Best braided line for spinning reels
For spinning reels, tangles are not as big an issue as you don’t have to worry about backlashes. That’s not to say you have to be careful to avoid tangles when using a spinning reel spooled with braid – it is still an issue, especially in the wind, but it is less problematic than when you are using a baitcasting reel.
While a spinning outfit spooled with braid won’t be as accurate as a baitcasting outfit (thanks to the ability to slow or stop the cast by thumbing the spool) it can still be a great sportfishing outfit. And thanks to the design of the spinning reel, it is actually better for casting lightweight lures.
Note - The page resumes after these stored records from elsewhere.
`src/rtl/fcs_crc_engine.sv`:
```
// fcs_crc_engine
//   Ethernet FCS engine. Folds BYTES octets per beat into a reflected CRC-32
//   (poly 32'hEDB88320, init 32'hFFFFFFFF, LSB first) and checks the frame
//   length. On rx it flags FCS and length errors. When built with the macro
//   FCS_CRC_APPEND_EN it also appends the 4 FCS bytes after the last payload
//   beat, which is the tx use.
//
// Parameters
//   BYTES      octets per beat (1, 2, 4 or 8)
//   MIN_FRAME  minimum legal frame length, DA through FCS
//   MAX_FRAME  maximum legal frame length
//
// Ports
//   clk, rst_n           clock, asynchronous active-low reset
//   in_valid/in_ready    beat handshake
//   in_data              byte k is [8k+7:8k]; byte 0 is first on the wire
//   in_keep              valid bytes of an in_eof beat, contiguous from bit 0
//   in_sof/in_eof        first/last beat of a frame
//   crc_out              complemented running CRC (FCS of bytes so far)
//   done                 one-cycle pulse at frame completion
//   crc_ok, len_err      frame status, held until the next completion
//   frame_len            bytes in the frame, saturating at 2047
//   fcs_valid/fcs_ready/fcs_byte   append port (FCS_CRC_APPEND_EN only)
module fcs_crc_engine #(
    parameter int BYTES     = 1,
    parameter int MIN_FRAME = 64,
    parameter int MAX_FRAME = 1518
) (
    input  logic               clk,
    input  logic               rst_n,
    input  logic               in_valid,
    output logic               in_ready,
    input  logic [8*BYTES-1:0] in_data,
    input  logic [BYTES-1:0]   in_keep,
    input  logic               in_sof,
    input  logic               in_eof,
    output logic [31:0]        crc_out,
    output logic               done,
    output logic               crc_ok,
    output logic               len_err,
    output logic [10:0]        frame_len
`ifdef FCS_CRC_APPEND_EN
    ,
    output logic               fcs_valid,
    input  logic               fcs_ready,
    output logic [7:0]         fcs_byte
`endif
);

    localparam logic [31:0] CRC_POLY    = 32'hEDB88320;
    localparam logic [31:0] CRC_INIT    = 32'hFFFFFFFF;
    localparam logic [31:0] CRC_RESIDUE = 32'hDEBB20E3;
    localparam logic [10:0] MIN_LEN     = 11'(MIN_FRAME);
    localparam logic [10:0] MAX_LEN     = 11'(MAX_FRAME);

`ifdef FCS_CRC_APPEND_EN
    typedef enum logic [1:0] {IDLE, ACCUM, APPEND} state_t;
`else
    typedef enum logic [1:0] {IDLE, ACCUM} state_t;
`endif

    function automatic logic [31:0] crc32_byte(input logic [31:0] c, input logic [7:0] d);
        logic [31:0] r;
        r = c;
        for (int i = 0; i < 8; i++)
            r = (r[0] ^ d[i]) ? ((r >> 1) ^ CRC_POLY) : (r >> 1);
        return r;
    endfunction

    // Bytes 0..n-1 are folded in wire order within one cycle.
    function automatic logic [31:0] crc32_beat(input logic [31:0] c,
                                               input logic [8*BYTES-1:0] d,
                                               input logic [3:0] n);
        logic [31:0] r;
        r = c;
        for (int k = 0; k < BYTES; k++)
            if (k < int'(n)) r = crc32_byte(r, d[8*k +: 8]);
        return r;
    endfunction

    function automatic logic [3:0] keep_count(input logic [BYTES-1:0] k);
        logic [3:0] n;
        n = '0;
        for (int i = 0; i < BYTES; i++) n = n + {3'b000, k[i]};
        return n;
    endfunction

    function automatic logic [10:0] sat_add(input logic [10:0] a, input logic [3:0] b);
        logic [11:0] s;
        s = {1'b0, a} + {8'b0, b};
        return s[11] ? 11'h7FF : s[10:0];
    endfunction

    function automatic logic len_bad(input logic [10:0] n);
        return (n < MIN_LEN) || (n > MAX_LEN);
    endfunction

    state_t      state;
    logic [31:0] crc_reg_p1;
    logic        accept;
    logic [3:0]  beat_n;
    logic [31:0] crc_base;
    logic [31:0] crc_next;
    logic [10:0] len_base;
    logic [10:0] len_next;

    assign accept  = in_valid && in_ready;
    assign crc_out = ~crc_reg_p1;

    // in_sof restarts from the init value, which also covers an abort in ACCUM.
    always_comb begin
        beat_n   = in_eof ? keep_count(in_keep) : 4'(BYTES);
        crc_base = in_sof ? CRC_INIT : crc_reg_p1;
        len_base = in_sof ? 11'd0 : frame_len;
        crc_next = crc32_beat(crc_base, in_data, beat_n);
        len_next = sat_add(len_base, beat_n);
    end

`ifdef FCS_CRC_APPEND_EN
    logic [1:0]  fcs_idx;
    logic [31:0] crc_shift;
    logic [10:0] len_final;

    always_comb begin
        crc_shift = crc_out >> {fcs_idx + 2'd1, 3'b000};
        len_final = sat_add(frame_len, 4'd4);
    end
`else
    assign in_ready = 1'b1;
`endif

    // ---- beat accepted -> running CRC, length and status registers ----
    always_ff @(posedge clk or negedge rst_n) begin
        if (!rst_n) begin
            state      <= IDLE;
            crc_reg_p1 <= CRC_INIT;
            frame_len  <= '0;
            done       <= 1'b0;
            crc_ok     <= 1'b0;
            len_err    <= 1'b0;
`ifdef FCS_CRC_APPEND_EN
            in_ready   <= 1'b1;
            fcs_valid  <= 1'b0;
            fcs_byte   <= '0;
            fcs_idx    <= '0;
`endif
        end else begin
            done <= 1'b0;
            case (state)
                IDLE, ACCUM: begin
                    // Beats outside a frame (no in_sof while IDLE) are dropped.
                    if (accept && (in_sof || state == ACCUM)) begin
                        crc_reg_p1 <= crc_next;
                        frame_len  <= len_next;
                        if (in_eof) begin
`ifdef FCS_CRC_APPEND_EN
                            state     <= APPEND;
                            in_ready  <= 1'b0;
                            fcs_valid <= 1'b1;
                            fcs_byte  <= ~crc_next[7:0];
                            fcs_idx   <= '0;
`else
                            state   <= IDLE;
                            done    <= 1'b1;
                            crc_ok  <= (crc_next == CRC_RESIDUE);
                            len_err <= len_bad(len_next);
`endif
                        end else begin
                            state <= ACCUM;
                        end
                    end
                end
`ifdef FCS_CRC_APPEND_EN
                APPEND: begin
                    // The register is frozen here; fcs_byte walks crc_out LSB first.
                    if (fcs_valid && fcs_ready) begin
                        if (fcs_idx == 2'd3) begin
                            state     <= IDLE;
                            in_ready  <= 1'b1;
                            fcs_valid <= 1'b0;
                            done      <= 1'b1;
                            crc_ok    <= 1'b1;
                            frame_len <= len_final;
                            len_err   <= len_bad(len_final);
                        end else begin
                            fcs_idx  <= fcs_idx + 2'd1;
                            fcs_byte <= crc_shift[7:0];
                        end
                    end
                end
`endif
                default: state <= IDLE;
            endcase
        end
    end

endmodule

```
`config.mk`:
```
export PLATFORM = sky130hd
export DESIGN_NAME = fcs_crc_engine
export DESIGN_NICKNAME = d
export VERILOG_FILES = /design/src/rtl/fcs_crc_engine.sv
export SDC_FILE = /design/constraint.sdc
export NUM_CORES = 1
export LEC_CHECK = 0
export ABC_AREA = 1
export CAP_MARGIN = 10
export CORE_MARGIN = 4
export CORE_UTILIZATION = 61
export CTS_CLUSTER_SIZE = 25
export DETAILED_ROUTE_END_ITERATION = 8
export PLACE_DENSITY_LB_ADDON = 0.15
export SLEW_MARGIN = 10
export SYNTH_ARGS = -nofsm -noshare
export SYNTH_HDL_FRONTEND = slang
export SYNTH_SLANG_ARGS = --single-unit
```
`constraint.sdc`:
```
create_clock -name clk -period 4.4 [get_ports clk]
set_input_delay 0.88 -clock clk [delete_from_list [all_inputs] [get_ports clk]]
set_output_delay 0.88 -clock clk [all_outputs]
set_load 0.1 [all_outputs]
```
# --- Word-level counts from Yosys, hierarchy flattened ---
# Index checks and enable logic that the tools add are counted.
totals:
  word_cells: 56
  regBits: 48
op_classes:
  magnitude_cmp: 3
  n_bitwise: 17
  reduce_logical: 7
  n_addsub: 1
  n_eq_ne: 3
  mux: 19
ops:
  columns: ["cell", "count"]
  rows:
  - ["2-to-1 mux 32 bit", 10]
  - ["NOT 13 -> 14 bit", 8]
  - ["== test 32 bit (second input constant)", 1]
  - ["NOT 32 bit", 1]
  - ["2-to-1 mux 11 bit", 2]
  - ["adder 11 x 1 -> 12 bit", 1]
  - ["> comparator 11 bit (second input constant)", 1]
  - ["< comparator 11 x 7 -> 1 bit (second input constant)", 1]
  - ["bitwise XOR 1 bit", 8]
  - ["2-to-1 mux 1 bit", 5]
  - ["2-to-1 mux 2 bit", 2]
  - ["AND reduction 3 bit", 1]
  - ["== test 2 x 1 -> 1 bit (second input constant)", 1]
  - ["logical NOT 2 bit", 1]
  - ["logical OR 1 bit", 2]
  - ["inequality test 2 bit (second input constant)", 1]
  - ["AND reduction 2 bit", 1]
  - ["OR reduction 2 bit", 1]
  - ["logical AND 1 bit", 1]
  - ["< comparator 1 bit (first input constant)", 1]

# --- Longest topological paths before layout ---
depth:
  ltp_word: 19
  ltp_mapped: 20
  mapped_depth_nobuf: 18

# --- Worst setup path before layout ---
# No wires, ideal clock.
synth_path:
  path_type: "input port to flip-flop"
  from: "input port in_eof"
  to: "register len_err"
  n_path_buf: 2
  setup_slack_ns: 1.407
  required_ns: 4.277
  arrival_ns: 2.870
  cell_stages: 16
  setup_ns: 0.123
  cell_sequence: "inv_1 -> nor2_2 -> inv_1 -> clkbuf_1 -> buf_4 -> ha_1 -> ha_1 -> nand2_1 -> nor2_1 -> nand3_1 -> nand3b_1 -> xor2_1 -> a21oi_1 -> nor2_1 -> nand2_1 -> a21boi_1"
synth_between:
  elab_chain_cells: 5
synth_rtl:
  columns: ["element", "line", "source"]
  rows:
  - ["start, declared", "36", "input logic in_eof,"]
  - ["2-to-1 mux 1 bit", "112", "beat_n = in_eof ? keep_count(in_keep) : 4'(BYTES);"]
  - ["adder 11 x 1 -> 12 bit", "90", "s = {1'b0, a} + {8'b0, b};"]
  - ["2-to-1 mux 11 bit", "91", "return s[11] ? 11'h7FF : s[10:0];"]
  - ["< comparator 11 x 7 -> 1 bit or > comparator 11 bit (tied branches)", "95", "return (n < MIN_LEN) || (n > MAX_LEN);"]
  - ["logical OR 1 bit", "95", null]
  - ["end signal, assigned", "166", "len_err <= len_bad(len_next);"]
  - ["end, declared", "40", "output logic len_err,"]
# Several ways; a longest one is shown, not always the timed one.
# A chain may end at the register's enable or synchronous reset.

# --- Final worst setup path ---
layout_path:
  from: "input port in_sof"
  to: "register crc_ok"
layout_between:
  elab_chain_cells: 17
layout_rtl:
  columns: ["element", "line", "source"]
  rows:
  - ["start, declared", "35", "input logic in_sof,"]
  - ["2-to-1 mux 32 bit", "113", "crc_base = in_sof ? CRC_INIT : crc_reg_p1;"]
  - ["bitwise XOR 1 bit or NOT 13 -> 14 bit (tied branches)", null, null]
  - ["2-to-1 mux 32 bit", "66", "r = (r[0] ^ d[i]) ? ((r >> 1) ^ CRC_POLY) : (r >> 1);"]
  - ["2-to-1 mux 32 bit or NOT 13 -> 14 bit (tied branches)", null, null]
  - ["NOT 13 -> 14 bit (no source line) or 2-to-1 mux 32 bit (tied branches)", null, null]
  - ["2-to-1 mux 32 bit or NOT 13 -> 14 bit (tied branches)", null, null]
  - ["NOT 13 -> 14 bit (no source line) or 2-to-1 mux 32 bit (tied branches)", null, null]
  - ["2-to-1 mux 32 bit", "66", null]
  - ["2-to-1 mux 32 bit or NOT 13 -> 14 bit (tied branches)", null, null]
  - ["NOT 13 -> 14 bit (no source line) or 2-to-1 mux 32 bit (tied branches)", null, null]
  - ["2-to-1 mux 32 bit or NOT 13 -> 14 bit (tied branches)", null, null]
  - ["NOT 13 -> 14 bit (no source line) or 2-to-1 mux 32 bit (tied branches)", null, null]
  - ["2-to-1 mux 32 bit", "66", null]
  - ["NOT 13 -> 14 bit (no source line)", null, null]
  - ["2-to-1 mux 32 bit", "66", null]
  - ["2-to-1 mux 32 bit", "77", "if (k < int'(n)) r = crc32_byte(r, d[8*k +: 8]);"]
  - ["== test 32 bit", "165", "crc_ok <= (crc_next == CRC_RESIDUE);"]
  - ["end signal, assigned", "165", null]
  - ["end, declared", "39", "output logic crc_ok,"]
# Several ways; a longest one is shown, not always the timed one.

==> run metrics <==
status finished clean; clock slew at reported path FFs 0.09 ns; first-pass GRT wire length 23300 microns; worst-case vdd ir drop 473 uV; Clock Tree Root clkbuf_8; Worst-Skew Late Latency 0.31 ns; Min-Delay Path Class flop to flop; Tcrit/Tclk final 0.713; Worst setup SP type input port; most common cell after layout, fill and taps aside nand2_1; family with the most delay on the worst path buffers and inverters; crit path DAT 3.39 ns; TritonCTS buffer count 5; synthesized area per cell 5.96 sq um; critical-path maximum fanout 27; leakage power total 0.00263 uW; maxcap violations 0; DR vias 5014; std cell rows 31; Hold WS 0.506 ns; Crit. End Element flop; setup TNS 0 ns; slowest CP cell buf_2; H-tree depth 2; Final min period 3.14 ns; critical-path cell list buf_2 -> buf_4 -> o21ai_2 -> buf_4 -> nor2_1 -> inv_1 -> nor2_1 -> nand3_1 -> nor2_1 -> nand3_1 -> nor2_1 -> nand3_1 -> nand2_1; post-place setup slack 1.02 ns; Post-Syn Instances 761; layout cells sized above 1 0.139; most frequent cells in the layout 327 x nand2_1, 79 x inv_1, 65 x nor2_1, 65 x nand3_1, 57 x clkdlybuf4s50_1; YS warnings 0; Synth Register Bits 47; Initial Util 0.625; Synth cell types 35; Final Setup Violations 0; hpwl dp 10500 microns; fmax 319 MHz; postcts setup bufs 0; CTS tree built; Critical Path RT 4.65 ns; pin count of the biggest net entering global routing 56; Syn Nets 777; final worst slack 1.26 ns; clock sinks 47; Top cell by count, worst path nor2_1; Netlist Area Pre-Place 4540 sq um; starting DRC count in detailed routing 435; worst slew pin tran 0.986 ns; die width 94.2 microns; clock tree buffer depth 2; layout net count 821; Final Slew Violations 0; First-pass DRT Iterations 6; pwr dens 555 nW/um^2; CP max stage delay 0.59 ns; Slew HR 0.341; die span in y 94.2 microns; Layout Area Growth over Synthesis 14.0%; WL final 14000 microns; hold buffers post-CTS 0; Ant. Diodes 0; post-synthesis sequential area ratio 0.268; core area 7250 sq um; Final Wtd Congestion 1.01; WS Path Type input port to flop; I/O Buffers 59; I/O pins 61; ANT nets after route 0; Worst Skew 0.00646 ns; DR WL/cell 15.5 microns; final count of hold timing violations 0; WP buf/inv 4; DRC viols 0; initial antenna violation count 0; vias in the first global route 4663; die area 8880 sq um; RSZ-0062 raised after global routing false; PostCTS Resize Cnt 0; GRT Total Usage 0.335; via-per-instance ratio 5.54; gr ovfl total 0
==> final cells by class <==
| type | instances | area (sq um) |
|---|---|---|
| clock buffers | 5 | 68.8 |
| repair buffers | 64 | 618 |
| multi-input cells | 605 | 2810 |
| well taps | 99 | 124 |
| inverters | 82 | 315 |
| flip-flops and latches | 47 | 1220 |
| fillers | 666 | 2080 |
| clock inverters | 3 | 20.0 |
==> where the power goes <==
| part | switching, uW | total (uW) | leakage [uW] | internal, uW |
|---|---|---|---|---|
| clock network | 158 | 269 | 0.0000418 | 111 |
| logic | 1470 | 1920 | 0.00206 | 452 |
| registers | 84.5 | 681 | 0.000528 | 596 |
| total | 1710 | 2870 | 0.00263 | 1160 |
==> layer usage <==
metal,global-route usage,share of wire,routed length (microns)
met3,0.0713,0.11,1480
met2,0.517,0.44,6210
met4,0.155,0.041,576
met5,0,0,0
met1,0.449,0.41,5760
==> cells by family (layout without fill, tap and decap cells) <==
logic type | after synthesis | count (layout) | synth area share
fa+ha+maj | 2 | 2 | 0.00551
flops | 47 | 47 | 0.268
xor+xnor | 11 | 11 | 0.0212
other cells | 1 | 1 | 0.000827
simple gates | 526 | 526 | 0.515
buf+inv | 109 | 154 | 0.112
compound gates | 65 | 65 | 0.0769
==> state kept, by name (all words and copies together) (netlist names) <==
name / cells
len_err: 1
crc_reg_p1: 32
state: 1
crc_ok: 1
done: 1
frame_len: 11
==> tightest hold or removal path, stage by stage, from the launching register on <==
cell and delay (ns):
dfstp_2 0.39, nand2_1 0.05, o21ai_0 0.07
==> stage by stage <==
stage	std cells	utilization	power, uW	area (sq um)
detailed placement	897	0.701	2580	5080
CTS	905	0.713	2850	5170
global placement	897	0.701	2560	5080
global route	905	0.713	3040	5170
finish	905	0.713	2870	5170
floorplan	761	-	2140	4540
==> synthesized netlist by cell type <==
| library cell | instances | area [sq um] |
|---|---|---|
| nand3_1 | 65 | 325 |
| inv_2 | 2 | 7.51 |
| nand4_1 | 2 | 12.5 |
| xor2_1 | 9 | 78.8 |
| or2_2 | 2 | 12.5 |
| dfstp_2 | 32 | 841 |
| nor2_4 | 4 | 45.0 |
| xnor2_1 | 2 | 17.5 |
| nand2_2 | 29 | 181 |
| nand3b_1 | 4 | 30.0 |
| a31oi_1 | 7 | 43.8 |
| conb_1 | 1 | 3.75 |
| nand2_1 | 327 | 1230 |
| clkbuf_1 | 11 | 41.3 |
| o21ai_0 | 47 | 235 |
| buf_6 | 6 | 67.6 |
| nand2_4 | 16 | 180 |
| o21ai_2 | 2 | 17.5 |
| a21boi_1 | 1 | 7.51 |
| nor2_2 | 9 | 56.3 |
| buf_2 | 3 | 15.0 |
| dfrtp_1 | 15 | 375 |
| o21bai_1 | 1 | 7.51 |
| inv_1 | 79 | 297 |
| buf_4 | 3 | 22.5 |
| a21oi_1 | 3 | 15.0 |
| ha_1 | 2 | 25.0 |
| o21ai_1 | 3 | 15.0 |
| buf_1 | 2 | 7.51 |
| or2_1 | 2 | 12.5 |
| buf_12 | 2 | 40.0 |
| nor3_2 | 1 | 10.0 |
| nor2_1 | 65 | 244 |
| inv_8 | 1 | 11.3 |
| o211ai_1 | 1 | 7.51 |
==> final timing paths <==
path,start,endpoint,slack (ns),depth (start not counted)
max in group asynchronous,rst_n,crc_reg_p1[0],3.00,2
min reg2reg,crc_reg_p1[7],crc_reg_p1[7],0.51,2
max,in_sof,crc_ok,1.26,13
max reg2reg,crc_reg_p1[0],crc_ok,2.06,16
min,crc_reg_p1[7],crc_reg_p1[7],0.51,2
min in group asynchronous,rst_n,frame_len[7],0.64,1
Note: power is estimated with default switching activity, not from simulation.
This kind of ultralight fishing, with 1/32 oz jig heads or other small lures, can be brilliant fun and braid is by far and away the best choice. My Shimano Stradic Ci4+ spooled with braid is by far and away my first choice of reel for ultralight fishing and it is awesome to use.
When choosing a braid for spinning reels, the usual factors are important – like with baitcasting reels, low memory and suppleness are an advantage. The braid you choose should hold its color too. There’s nothing worse than braided lines that fade rapidly.
All the of the braided lines listed here – the J-Braid, Spiderwire, Power Pro, the KastKing and the Berkley Fireline – are great for spinning reels.
If you are yet to discover the versatility and castability of fishing with braided line, we’d say “What are you waiting for?” You need at least one combo spooled with braided in most fishing situations. Put some J-Braid on your reel and you are long way to improving your fishing enjoyment and catch rate.